**EXERCISE AIM**
What you return must match the data exactly, line for line.

**MATERIAL PROVIDED**
[src/rtl/uart_rx_if.sv]
// uart_rx_if: core-side load port of the receiver.
// Pop/clear requests in; head byte, valid and sticky flags out.
interface uart_rx_if;

  logic       rd_en;
  logic       err_clr;
  logic [7:0] rd_data;
  logic       valid;
  logic       frame_err;
  logic       overrun;

  modport master (
    output rd_en,
    output err_clr,
    input  rd_data,
    input  valid,
    input  frame_err,
    input  overrun
  );

  modport slave (
    input  rd_en,
    input  err_clr,
    output rd_data,
    output valid,
    output frame_err,
    output overrun
  );

endinterface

**COMPLETED EXERCISE**
[src/rtl/uart_rx_if.sv]
// uart_rx_if: core-side load port of the receiver.
// Pop/clear requests in; head byte, valid and sticky flags out.
interface uart_rx_if;

  logic       rd_en;
  logic       err_clr;
  logic [7:0] rd_data;
  logic       valid;
  logic       frame_err;
  logic       overrun;

  modport master (
    output rd_en,
    output err_clr,
    input  rd_data,
    input  valid,
    input  frame_err,
    input  overrun
  );

  modport slave (
    input  rd_en,
    input  err_clr,
    output rd_data,
    output valid,
    output frame_err,
    output overrun
  );

endinterface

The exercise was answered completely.